Because self-sabotage is rarely about a lack of discipline, motivation, capability, or capacity. More often, it’s a survival strategy that once kept us safe — and quietly followed us into adulthood, work, and leadership.
It can show up as:
- Avoiding visibility right when momentum builds
- Procrastinating or overfunctioning until the pressure feels familiar
- Pulling back when things are going well
- Choosing teams or company cultures that mirror old dynamics
When this happens, self-sabotage hasn’t just shaped behavior; it's woven itself into identity.
That’s when growth stops feeling expansive and starts feeling threatening.
You might notice:
- Two steps forward, one step back
- Anxiety immediately after a win
- Discomfort when things are calm or stable
This is often nervous system dissonance: when who you’re becoming conflicts with who you once had to be to survive.

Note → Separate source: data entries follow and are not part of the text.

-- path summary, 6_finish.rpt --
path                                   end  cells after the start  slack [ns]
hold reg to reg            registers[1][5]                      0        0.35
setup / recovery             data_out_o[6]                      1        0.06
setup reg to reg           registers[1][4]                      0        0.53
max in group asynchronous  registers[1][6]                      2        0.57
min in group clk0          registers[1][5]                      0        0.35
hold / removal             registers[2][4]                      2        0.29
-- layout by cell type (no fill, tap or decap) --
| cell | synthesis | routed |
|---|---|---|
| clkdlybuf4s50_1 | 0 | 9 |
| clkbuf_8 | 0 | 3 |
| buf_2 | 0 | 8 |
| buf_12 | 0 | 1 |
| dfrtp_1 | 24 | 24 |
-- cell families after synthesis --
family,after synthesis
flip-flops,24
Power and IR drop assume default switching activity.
## flow/run.sh

```bash
#!/bin/bash
# OpenROAD 26Q1-2900-gdf79404cd8, Yosys 0.63+post, stock flow scripts
make -C /OpenROAD-flow-scripts/flow DESIGN_CONFIG=/design/flow/config.mk WORK_HOME=/design/flow/orfs finish
```

## flow/config.mk

```make
export PLATFORM = sky130hd
export DESIGN_NAME = gemm_controller
export DESIGN_NICKNAME = gemm_controller
export VERILOG_FILES = /design/flow/design.v
export SDC_FILE = /design/flow/constraint.sdc
export NUM_CORES = 4
export LEC_CHECK = 1
export CORE_UTILIZATION = 50
```

## flow/constraint.sdc

```tcl
current_design gemm_controller

set clk_period 9.2
set clk_io_pct 0.2

create_clock -name clk0 -period $clk_period [get_ports {clk_i}]

set non_clock_inputs [all_inputs -no_clocks]
set_input_delay [expr $clk_period * $clk_io_pct] -clock clk0 $non_clock_inputs
set_output_delay [expr $clk_period * $clk_io_pct] -clock clk0 [all_outputs]
```

## flow/design.v

```verilog
module ceiling_counter #(
  parameter int Width      = 8,
  parameter int HasCeiling = 1
) (
  input  logic             clk_i,
  input  logic             rst_ni,        
  input  logic             tick_i,
  input  logic             clear_i,       
  input  logic [Width-1:0] ceiling_i,
  output logic [Width-1:0] count_o,
  output logic             last_value_o
);
  always_ff @(posedge clk_i or negedge rst_ni) begin
    if (!rst_ni) begin
      count_o <= '0;
    end else if (clear_i) begin
      count_o <= '0;
    end else if (tick_i) begin
      if (HasCeiling) begin
        if (count_o < (ceiling_i - 1'b1))
          count_o <= count_o + 1'b1;
        else count_o <= '0;
      end else begin
        count_o <= count_o + 1'b1;
      end
    end
  end
  always_comb begin
    if (HasCeiling) begin
      last_value_o = (count_o == (ceiling_i - 1'b1)) && tick_i;
    end else begin
      last_value_o = (&count_o) && tick_i;
    end
  end
endmodule
module gemm_controller #(
  parameter int unsigned AddrWidth = 16
)(
  input  logic clk_i,
  input  logic rst_ni,
  input  logic start_i,
  input  logic input_valid_i,
  output logic result_valid_o,
  output logic busy_o,
  output logic done_o,
  input  logic [AddrWidth-1:0] M_size_i,
  input  logic [AddrWidth-1:0] K_size_i,
  input  logic [AddrWidth-1:0] N_size_i,
  output logic [AddrWidth-1:0] M_count_o,
  output logic [AddrWidth-1:0] K_count_o,
  output logic [AddrWidth-1:0] N_count_o
);
  logic move_K_counter;
  logic move_N_counter;
  logic move_M_counter;
  logic move_counter;
  assign move_K_counter = move_counter;
  logic clear_counters;
  logic last_counter_last_value;
  typedef enum logic [1:0] {
    ControllerIdle,
    ControllerBusy,
    ControllerFinish
  } controller_state_t;
  controller_state_t current_state, next_state;
  assign busy_o = (current_state == ControllerBusy  ) ||
                  (current_state == ControllerFinish);
  ceiling_counter #(
    .Width        (      AddrWidth ),
    .HasCeiling   (              1 )
  ) i_K_counter (
    .clk_i        ( clk_i          ),
    .rst_ni       ( rst_ni         ),
    .tick_i       ( move_K_counter ),
    .clear_i      ( clear_counters ),
    .ceiling_i    ( K_size_i       ),
    .count_o      ( K_count_o      ),
    .last_value_o ( move_N_counter )
  );
  ceiling_counter #(
    .Width        (      AddrWidth ),
    .HasCeiling   (              1 )
  ) i_N_counter (
    .clk_i        ( clk_i          ),
    .rst_ni       ( rst_ni         ),
    .tick_i       ( move_N_counter ),
    .clear_i      ( clear_counters ),
    .ceiling_i    ( N_size_i       ),
    .count_o      ( N_count_o      ),
    .last_value_o ( move_M_counter )
  );
  ceiling_counter #(
    .Width        (               AddrWidth ),
    .HasCeiling   (                       1 )
  ) i_M_counter (
    .clk_i        ( clk_i                   ),
    .rst_ni       ( rst_ni                  ),
    .tick_i       ( move_M_counter          ),
    .clear_i      ( clear_counters          ),
    .ceiling_i    ( M_size_i                ),
    .count_o      ( M_count_o               ),
    .last_value_o ( last_counter_last_value )
  );
  always_ff @(posedge clk_i or negedge rst_ni) begin
    if (!rst_ni) begin
      current_state <= ControllerIdle;
    end else begin
      current_state <= next_state;
    end
  end
  always_comb begin
    next_state     = current_state;
    clear_counters = 1'b0;
    move_counter   = 1'b0;
    result_valid_o = 1'b0;
    done_o         = 1'b0;
    case (current_state)
      ControllerIdle: begin
        if (start_i) begin
          move_counter = input_valid_i;
          next_state   = ControllerBusy;
        end
      end
      ControllerBusy: begin
        move_counter = input_valid_i;
        if (last_counter_last_value) begin
          next_state = ControllerFinish;
        end else if (input_valid_i
                     && K_count_o == '0 
                     && (M_count_o != '0 || N_count_o != '0)) begin
          result_valid_o = 1'b1;
        end
      end
      ControllerFinish: begin
        done_o         = 1'b1;
        result_valid_o = 1'b1;
        clear_counters = 1'b1;
        next_state     = ControllerIdle;
      end
      default: begin
        next_state = ControllerIdle;
      end
    endcase
  end
endmodule
```

==> flow_metrics.tcl <==
# place-and-route summary
set metrics [dict create \
    run_status "finished with violations" \
    failed_checks "design-rule violations" \
    die.size.y_um 97.77 \
    htree_levels 2 \
    postSynthCellCount 538 \
    num_vias 4282 \
    hold_class "reg -> reg" \
    worstSetupPathType "in -> out" \
    worstPathCellList "clkdlybuf4s50_1 > nor4_1 > nand2_1 > nor4_1 > nand2_1 > xor2_1 > ha_1 > nand4_1 > nor4_2 > nand3_2 > o31ai_1 > o31ai_1 > clkdlybuf4s50_1" \
    drtIter0Drc 222 \
    top_usage_layer "met1" \
    p_switching_uw 161.4 \
    min_period_over_period_pct 83.17 \
    worstPathRequired_ns 7.36 \
    dr.pass1.iters 45 \
    vdd_drop_max_mv 0.09005 \
    power.internal_uw 367.1 \
    total_number_of_warnings_across_the_stage_logs 29 \
    r2r_start "i_N_counter.count_o[13]" \
    post_cts_hold_buffer_count 0 \
    grt.met3_usage_pct 2.544 \
    power.sequential.fraction_pct 49.5 \
    place_congestion 0.9101 \
    clk_latency_ns 0.30 \
    holdPathStages 2 \
    timing.slew.headroom_pct 46.65 \
    beginning_of_the_critical_path "N_size_i[3]" \
    timing.final.max_slew_violations 0 \
    layout_top_cell_excl_fill_tap "sky130_fd_sc_hd__clkdlybuf4s50_1" \
    final_layout_top_logic_cells "101 x sky130_fd_sc_hd__clkdlybuf4s50_1, 64 x sky130_fd_sc_hd__nor2_1, 57 x sky130_fd_sc_hd__nand2_1, 57 x sky130_fd_sc_hd__ha_1, 50 x sky130_fd_sc_hd__dfrtp_1" \
    crit_path_end_kind "primary output" \
    clk_pin_slew_worst_paths_ns 0.10 \
    placeableCoreArea_um2 8806 \
    global_route_wire_length_before_repair_um 19130 \
    drive_gt1_share_pct 3.571 \
    grt_antenna_before_repair 0 \
    stdcell_area_um2 5807 \
    groute.usage.overall_pct 25.05 \
    chip_area_um2 9558 \
    synth-edff-count 0 \
    place_area_um2 5722 \
    fmaxAchievable_ghz 0.1307 \
    number_of_instances_resized_during_post_cts_repair 0 \
    maxCapViolCount 0 \
    reg2regPathDepth 7 \
    die_w_um 97.77 \
    routed_wire_length_per_instance_um 14.82 \
    total_cell_area_reported_by_yosys_after_synthesis_um2 4586 \
    setup_viol 0 \
    drcViolationCount 14 \
    port-buffer-count 102 \
    synthesis.area_per_instance_um2 8.524 \
    hold_viol_final 0 \
    max_slew.worst_pin.slew_ns 0.7982 \
    share_clk_of_total_power_pct 24.2 \
    worstPathMaxFanout 4 \
    timing.final.crit_period_ns 7.651 \
    detailed_place_hpwl_um 8737 \
    yosys.stat.seqShare_pct 27.86 \
    fp_util_pct 52.07 \
    clk_path_buf_depth 2 \
    grt_remaining_overflow 0 \
    root_buffer "sky130_fd_sc_hd__clkbuf_8" \
    async_reset_ff_share_pct 100.0 \
    met1_layer_usage_reported_by_global_route_pct 39.61 \
    final.setup_skew_ns 0.008863 \
    insertedDiodeCount 0 \
    yosysTopAreaCellShare_pct 27.29 \
    synthTopCellsByArea "sky130_fd_sc_hd__dfrtp_1 27%, sky130_fd_sc_hd__ha_1 16%, sky130_fd_sc_hd__xnor2_1 8.0%" \
    yosysCellCount 538 \
    timing.critical_path.slowest_cell_delay_ns 0.58 \
    syn_area_um2 4586 \
    synth.ff_latch_count 51 \
    comb_power_share_pct 26.3 \
    cp-start-kind "input port" \
    std_cell_rows 34 \
    ant_nets 0 \
    critical_path.slowest_cell "sky130_fd_sc_hd__nor4_2" \
    total_wire_length_after_detailed_routing_um 11150 \
    io_pins 103 \
    syn_to_final_growth_pct 26.63 \
    cellPowerDensity_nw_per_um2 91.00 \
    p_leak_nw 2.393 \
    cp_data_arrival_time_ns 5.81 \
    post-synth-top-area-cell "sky130_fd_sc_hd__dfrtp_1" \
    via_count_of_the_first_global_routing_pass 4009 \
    maximum_number_of_pins_on_one_net_before_global_route_repair 52 \
    cts_tree "built" \
    most_common_flop_cell_mapped_by_yosys "sky130_fd_sc_hd__dfrtp_1" \
    synth.distinct_cells 56 \
    numCtsBuffers 5 \
    cts.repair_timing.setup_buffer_count 0 \
    groute.layer.met2.usage_pct 39.28 \
    total_number_of_clock_tree_sinks 51 \
    switching_share_pct 30.54 \
    vias_per_cell 5.694 \
    hold_path_startpoint "current_state[0]" \
    ys_warn_count 2 \
    rsz0062_at_grt "false" \
    fin_tns_setup_ns 0 \
]
[final timing paths]
path | to | slack (ns)
setup / recovery | result_valid_o | 1.55
hold / removal | current_state[0] | 0.48
setup reg to reg | i_M_counter.count_o[11] | 6.52
hold reg to reg | current_state[0] | 0.48
max in group asynchronous | i_M_counter.count_o[4] | 7.11
min in group asynchronous | i_N_counter.count_o[15] | 1.63
[critical path, delay by kind of cell]
kind                     cells  cell delay [ns]
buffers and inverters        2             0.89
XOR/XNOR                     1             0.18
adder cells (fa/ha/maj)      1             0.30
AND-OR/OR-AND                2             0.50
AND/OR/NAND/NOR              7             2.09
[area by class of cell]
type / instances / area (um2)
flip-flops and latches: 51 / 1277
inverters: 20 / 75.07
fillers: 718 / 2999
repair buffers: 103 / 1023
clock buffers: 6 / 72.57
clock inverters: 2 / 12.51
multi-input cells: 462 / 3211
well taps: 108 / 135.1
[layer usage]
layer	share of wire, %	routed length, um	up-vias
li1	-	-	2171
met5	0	0	-
met1	48	5359	1979
met4	1.5	163	0
met3	4.7	523	13
met2	46	5100	119
[cells by family after synthesis]
kind of cell | Yosys count | synth area share [%]
AND/OR/NAND/NOR | 261 | 30.07
AND-OR/OR-AND | 70 | 10.18
adder cells (fa/ha/maj) | 57 | 15.55
multiplexers | 2 | 0.4638
buffers and inverters | 25 | 2.128
flip-flops | 51 | 27.86
XOR/XNOR | 72 | 13.75
[state kept, by name, summed over array words and instances, names as in the netlist]
register	flops
current_state	3
i_K_counter.count_o	16
i_M_counter.count_o	16
i_N_counter.count_o	16
[synthesized netlist by cell type (14+ instances only)]
cell / instances
sky130_fd_sc_hd__o21ai_0: 14
sky130_fd_sc_hd__a21oi_1: 23
sky130_fd_sc_hd__nand2_1: 57
sky130_fd_sc_hd__dfrtp_1: 50
sky130_fd_sc_hd__inv_1: 20
sky130_fd_sc_hd__xnor2_1: 42
sky130_fd_sc_hd__nand3_1: 21
sky130_fd_sc_hd__nand4_1: 22
sky130_fd_sc_hd__nor3_1: 26
sky130_fd_sc_hd__nor2_1: 64
sky130_fd_sc_hd__xor2_1: 30
sky130_fd_sc_hd__nor4_1: 22
sky130_fd_sc_hd__ha_1: 57
[per-stage QoR]
| step | power (mW) | setup WS [ns] | hold WS, ns | util, % | cells |
|---|---|---|---|---|---|
| after floorplan | 0.3270 | 2.925 | 0.4558 | - | 538 |
| after global placement | 0.4030 | 1.616 | 0.4744 | 64.98 | 744 |
| after detailed placement | 0.4034 | 1.602 | 0.4723 | 64.98 | 744 |
| after CTS | 0.5320 | 1.565 | 0.4889 | 65.94 | 752 |
| after global routing | 0.5642 | 1.232 | 0.5528 | 65.94 | 752 |
| final | 0.5284 | 1.549 | 0.4845 | 65.94 | 752 |
[power by group through the flow]
stage / registers (mW) / logic, mW / clock network, mW
finish: 0.262 / 0.139 / 0.128
CTS: 0.261 / 0.140 / 0.131
global route: 0.265 / 0.159 / 0.141
No activity file was given, so power comes from the tool's default toggle rates.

Here’s where many strong, intelligent, high-functioning people get stuck: You can’t out-smart your nervous system.
Lasting change doesn’t come from pushing harder or outperforming yourself. It comes from helping the nervous system learn that now is different. In practice, that looks like:
🔎 Paying attention to sensory signals (thoughts, emotions, somatic cues), not just outcomes
⚖️ Normalizing resistance instead of judging it
⚡Building tolerance for ease, success, and stability
🧭 Staying present when good things happen, instead of detaching or bypassing
When self-sabotage resolves, it doesn’t need to be managed. It loses its job.
And what takes its place won’t be perfection — but it will be a more regulated, grounded, authentic version of you.
✨ Reflection:
Is there a pattern in your life or leadership that once protected you, but now limits you?
If yes, a powerful question to sit with is: “If this pattern once kept me safe, what is it afraid would happen if it stopped?”